Appellant’s submissions

  1. The appellant submits that the respondent should pay his costs of the trial and the appeal in this Court on a standard basis.  The basis of his appeal was that the respondent held her interest in Hampton Park and Roxburgh Park on trust for the appellant as to 50 per cent or to the relative value of his contributions to those properties.  On the basis that this Court allowed the appeal, and ordered that the respondent holds title to Hampton Park on trust as to 50 per cent for the appellant, the appellant submits that his claims were substantially successful.

  1. The appellant accepts that he was not successful on all appeal points but submits that it would not be appropriate for this Court to apportion the costs of the appeal because his claim in relation to Roxburgh Park depended on the same factual matters as his claim in relation to Hampton Park and did not necessitate substantial additional Court time, evidence or legal argument.  In addition, based on the evidence, the respondent knew or ought to have known that the appellant had an interest in Hampton park and did not act reasonably in denying it.

Respondent’s submissions

  1. The respondent submits that this Court should exercise its discretion to decline to make a costs order in favour of the appellant in respect of the appeal and the decision at first instance.  Alternatively, if a costs order is to be made in favour of the appellant, he should only be awarded 50 per cent of his costs of the appeal and 50 per cent of his costs of the trial because he succeeded in relation to half of the relief sought at trial.

  1. The respondent highlights the appellant’s focus on the intention of the respondent in the period surrounding the purchase of Hampton Park and the other properties at trial, which she submits confused his claims.  She also notes that the argument that the respondent had ‘constructive notice’ of the appellant’s beneficial interest in Hampton Park was not raised at trial or in the appellant’s grounds of appeal or written case before pro bono counsel became involved.  The respondent also relies on the time that was dedicated to the appellant’s new resulting trust argument on appeal, which this Court did not uphold.

Consideration

  1. Having considered the written submissions of both parties, the appropriate course is to make no order with respect to the costs of the trial or of the appeal.
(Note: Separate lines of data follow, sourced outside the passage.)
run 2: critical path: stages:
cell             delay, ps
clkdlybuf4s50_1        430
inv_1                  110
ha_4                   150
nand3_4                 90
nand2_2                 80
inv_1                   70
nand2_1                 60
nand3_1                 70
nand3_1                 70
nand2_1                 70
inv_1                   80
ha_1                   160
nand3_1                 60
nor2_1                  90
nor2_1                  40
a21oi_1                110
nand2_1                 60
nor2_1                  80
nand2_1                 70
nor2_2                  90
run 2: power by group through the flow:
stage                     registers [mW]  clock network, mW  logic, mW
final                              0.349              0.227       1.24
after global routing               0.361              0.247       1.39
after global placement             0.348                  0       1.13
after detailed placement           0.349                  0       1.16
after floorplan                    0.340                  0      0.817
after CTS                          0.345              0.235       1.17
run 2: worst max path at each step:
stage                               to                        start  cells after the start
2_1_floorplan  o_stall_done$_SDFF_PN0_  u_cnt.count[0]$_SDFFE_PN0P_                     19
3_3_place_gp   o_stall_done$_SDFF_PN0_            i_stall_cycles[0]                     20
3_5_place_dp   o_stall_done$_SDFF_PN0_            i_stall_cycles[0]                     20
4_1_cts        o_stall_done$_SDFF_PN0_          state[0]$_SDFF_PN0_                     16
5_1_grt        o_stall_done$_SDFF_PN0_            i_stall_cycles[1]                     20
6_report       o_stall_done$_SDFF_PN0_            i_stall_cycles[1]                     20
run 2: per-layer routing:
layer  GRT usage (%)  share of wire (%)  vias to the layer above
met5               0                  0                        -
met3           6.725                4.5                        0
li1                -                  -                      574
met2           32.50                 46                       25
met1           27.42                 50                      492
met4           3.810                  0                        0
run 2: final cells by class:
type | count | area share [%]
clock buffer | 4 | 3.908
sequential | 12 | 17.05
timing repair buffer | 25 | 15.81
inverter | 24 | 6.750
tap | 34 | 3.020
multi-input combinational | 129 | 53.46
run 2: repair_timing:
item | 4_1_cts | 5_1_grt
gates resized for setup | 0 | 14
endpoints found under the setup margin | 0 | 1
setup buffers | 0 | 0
### src/rtl/fir_result_pkg.sv
// -----------------------------------------------------------------------------
// fir_result_pkg
//   Shared definitions for the FIR result-side handshake: the handshake state
//   encoding and the default widths/block length used by the interface, the
//   top level and the testbench.
// -----------------------------------------------------------------------------
package fir_result_pkg;

  // IDLE    : waiting for the core to raise modwait
  // BUSY    : core is computing a sample, errors are accumulated
  // CAPTURE : one-cycle slot whose exit edge latches fir_out
  typedef enum logic [1:0] {
    IDLE    = 2'd0,
    BUSY    = 2'd1,
    CAPTURE = 2'd2
  } result_state_t;

  localparam int RESULT_DATA_W    = 16;
  localparam int RESULT_CNT_W     = 10;
  localparam int RESULT_BLOCK_LEN = 1000;

endpackage : fir_result_pkg

### src/rtl/result_handshake_if.sv
// -----------------------------------------------------------------------------
// result_handshake_if
//   Bundles the core-facing inputs, the bus acknowledge/clear strobes and the
//   result outputs of result_handshake.
//
//   Signals (direction seen from the slave, i.e. the handshake block):
//     modwait       in   core busy flag
//     err           in   core error flag
//     fir_out       in   core filtered output            [DATA_W]
//     rd_ack        in   bus read of the result register (1-cycle pulse)
//     ovr_clr       in   clears overrun (1-cycle pulse)
//     result_data   out  held result                     [DATA_W]
//     result_valid  out  unread result present
//     result_err    out  error seen while computing the held result
//     overrun       out  sticky: a result was overwritten unread
//     sample_count  out  captured samples modulo block length [CNT_W]
//     one_k_samples out  one-cycle pulse after a block completes
//
//   Modports: master drives the inputs (core + bus side), slave is the
//   handshake block.
// -----------------------------------------------------------------------------
interface result_handshake_if
  import fir_result_pkg::*;
#(
  parameter int DATA_W = RESULT_DATA_W,
  parameter int CNT_W  = RESULT_CNT_W
);

  logic              modwait;
  logic              err;
  logic [DATA_W-1:0] fir_out;
  logic              rd_ack;
  logic              ovr_clr;

  logic [DATA_W-1:0] result_data;
  logic              result_valid;
  logic              result_err;
  logic              overrun;
  logic [CNT_W-1:0]  sample_count;
  logic              one_k_samples;

  modport master (
    output modwait, err, fir_out, rd_ack, ovr_clr,
    input  result_data, result_valid, result_err, overrun,
           sample_count, one_k_samples
  );

  modport slave (
    input  modwait, err, fir_out, rd_ack, ovr_clr,
    output result_data, result_valid, result_err, overrun,
           sample_count, one_k_samples
  );

endinterface : result_handshake_if

### src/rtl/flex_counter.sv
// -----------------------------------------------------------------------------
// flex_counter
//   Enable-gated up counter that wraps to zero after reaching rollover_val.
//
//   Ports:
//     clk           in   system clock, rising edge
//     n_rst         in   asynchronous active-low reset
//     count_enable  in   advance the count on this edge
//     rollover_val  in   last value before wrapping to 0 [CNT_W]
//     count_out     out  registered count                [CNT_W]
//     rollover_flag out  high in the cycle whose edge performs the wrap
//                        (combinational strobe; the parent registers it)
// -----------------------------------------------------------------------------
module flex_counter #(
  parameter int CNT_W = 4
) (
  input  logic             clk,
  input  logic             n_rst,
  input  logic             count_enable,
  input  logic [CNT_W-1:0] rollover_val,
  output logic [CNT_W-1:0] count_out,
  output logic             rollover_flag
);

  logic [CNT_W-1:0] r_count;
  logic             w_at_rollover;

  assign w_at_rollover = (r_count == rollover_val);
  assign rollover_flag = count_enable & w_at_rollover;
  assign count_out     = r_count;

  // NOTE: clocked state uses non-blocking assignments so every register
  // samples pre-edge values, independent of process ordering in simulation.
  always_ff @(posedge clk or negedge n_rst) begin
    if (!n_rst) begin
      r_count <= '0;
    end else if (count_enable) begin
      r_count <= w_at_rollover ? '0 : r_count + CNT_W'(1);
    end
  end

endmodule : flex_counter

### src/rtl/result_handshake.sv
// -----------------------------------------------------------------------------
// result_handshake
//   Result-side handshake for the FIR filter peripheral. Follows the core's
//   modwait busy flag through IDLE -> BUSY -> CAPTURE, latches fir_out on the
//   exit edge of CAPTURE and holds it with a sticky result_valid until the bus
//   acknowledges the read. Overwriting an unread result raises a sticky
//   overrun; the core error seen during a sample travels with that result.
//
//   Ports:
//     clk    in   system clock, rising edge
//     n_rst  in   asynchronous active-low reset
//     bus    slave modport of result_handshake_if (see that file)
//
//   Configuration:
//     RESULT_SAMPLE_COUNT_EN  defined   -> sample counter (flex_counter) and
//                                          the one_k_samples pulse are built;
//                             undefined -> sample_count and one_k_samples are
//                                          tied to 0, no counter logic.
//
//   BLOCK_LEN (counter build only) must not exceed 2**CNT_W.
//   All outputs come straight from registers.
// -----------------------------------------------------------------------------
module result_handshake
  import fir_result_pkg::*;
#(
  parameter int DATA_W    = RESULT_DATA_W,
  parameter int CNT_W     = RESULT_CNT_W
`ifdef RESULT_SAMPLE_COUNT_EN
  ,
  // Only meaningful when the counter exists.
  parameter int BLOCK_LEN = RESULT_BLOCK_LEN
`endif
) (
  input logic               clk,
  input logic               n_rst,
  result_handshake_if.slave bus
);

  result_state_t     r_state;
  result_state_t     w_next_state;

  logic              w_start;        // IDLE sees modwait: a new sample begins
  logic              w_busy;         // accumulate core errors this cycle
  logic              w_capture;      // this edge latches the result
  logic              w_overrun_set;

  logic              r_err_seen;
  logic [DATA_W-1:0] r_result_data;
  logic              r_result_valid;
  logic              r_result_err;
  logic              r_overrun;

  // ---------------------------------------------------------------------------
  // Handshake FSM
  // ---------------------------------------------------------------------------
  always_ff @(posedge clk or negedge n_rst) begin
    if (!n_rst) begin
      r_state <= IDLE;
    end else begin
      r_state <= w_next_state;
    end
  end

  // NOTE: every output of this block gets a default before the case so no
  // path leaves one unassigned, which would otherwise infer a latch.
  always_comb begin
    w_next_state = r_state;
    w_start      = 1'b0;
    w_busy       = 1'b0;
    w_capture    = 1'b0;

    unique case (r_state)
      IDLE: begin
        if (bus.modwait) begin
          w_start      = 1'b1;
          w_next_state = BUSY;
        end
      end
      BUSY: begin
        w_busy = 1'b1;
        // A one-cycle modwait glitch still walks through BUSY -> CAPTURE.
        if (!bus.modwait) begin
          w_next_state = CAPTURE;
        end
      end
      CAPTURE: begin
        // modwait is deliberately ignored here; IDLE picks up the next sample.
        w_capture    = 1'b1;
        w_next_state = IDLE;
      end
      default: begin
        w_next_state = IDLE;
      end
    endcase
  end

  // ---------------------------------------------------------------------------
  // Result datapath
  // ---------------------------------------------------------------------------
  // A read acknowledged on the capture edge consumes the old value, so only an
  // unacknowledged overwrite counts as an overrun.
  assign w_overrun_set = w_capture & r_result_valid & ~bus.rd_ack;

  // NOTE: the result register is reset even though it only carries data,
  // because the bus must read 0 out of reset rather than an unknown value.
  always_ff @(posedge clk or negedge n_rst) begin
    if (!n_rst) begin
      r_err_seen     <= 1'b0;
      r_result_data  <= '0;
      r_result_valid <= 1'b0;
      r_result_err   <= 1'b0;
      r_overrun      <= 1'b0;
    end else begin
      // Error history is per sample: cleared on entering BUSY, then sticky.
      if (w_start) begin
        r_err_seen <= 1'b0;
      end else if (w_busy) begin
        r_err_seen <= r_err_seen | bus.err;
      end

      if (w_capture) begin
        r_result_data <= bus.fir_out;
        // Include an error raised during the CAPTURE cycle itself.
        r_result_err  <= r_err_seen | bus.err;
      end

      // Capture has priority over the read acknowledge.
      if (w_capture) begin
        r_result_valid <= 1'b1;
      end else if (bus.rd_ack) begin
        r_result_valid <= 1'b0;
      end

      // Set has priority over clear so a simultaneous overrun is never lost.
      if (w_overrun_set) begin
        r_overrun <= 1'b1;
      end else if (bus.ovr_clr) begin
        r_overrun <= 1'b0;
      end
    end
  end

  assign bus.result_data  = r_result_data;
  assign bus.result_valid = r_result_valid;
  assign bus.result_err   = r_result_err;
  assign bus.overrun      = r_overrun;

  // ---------------------------------------------------------------------------
  // Optional sample counter
  // ---------------------------------------------------------------------------
`ifdef RESULT_SAMPLE_COUNT_EN
  logic [CNT_W-1:0] w_sample_count;
  logic             w_block_wrap;
  logic             r_one_k_samples;

  flex_counter #(
    .CNT_W (CNT_W)
  ) u_sample_counter (
    .clk           (clk),
    .n_rst         (n_rst),
    .count_enable  (w_capture),
    .rollover_val  (CNT_W'(BLOCK_LEN - 1)),
    .count_out     (w_sample_count),
    .rollover_flag (w_block_wrap)
  );

  // The wrap strobe is combinational inside the counter; registering it here
  // makes the pulse appear in the cycle right after the wrapping edge.
  always_ff @(posedge clk or negedge n_rst) begin
    if (!n_rst) begin
      r_one_k_samples <= 1'b0;
    end else begin
      r_one_k_samples <= w_block_wrap;
    end
  end

  assign bus.sample_count  = w_sample_count;
  assign bus.one_k_samples = r_one_k_samples;
`else
  assign bus.sample_count  = {CNT_W{1'b0}};
  assign bus.one_k_samples = 1'b0;
`endif

endmodule : result_handshake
  1. In relation to the trial, we observe that the appellant’s case was presented in a disorganised and confused manner that failed to properly identify the significance of particular documents in various tendered bundles and how they related to the causes of action upon which he relied.  In short, the appellant did not provide to the trial judge the assistance that was required in order for her to find in his favour.

  1. In relation to the appeal, we note that the appellant was successful only in respect of one property on a basis that was not properly ventilated at trial and he failed in respect of the argument based on a resulting trust.  Given the relatively confined success and the significant differences between the pleaded case, the arguments on appeal and the final relief granted, we are persuaded that there should be no order as to costs.

Conclusion

  1. We will make no order with respect to the costs of the trial or the appeal — with the result that the parties must bear their own costs.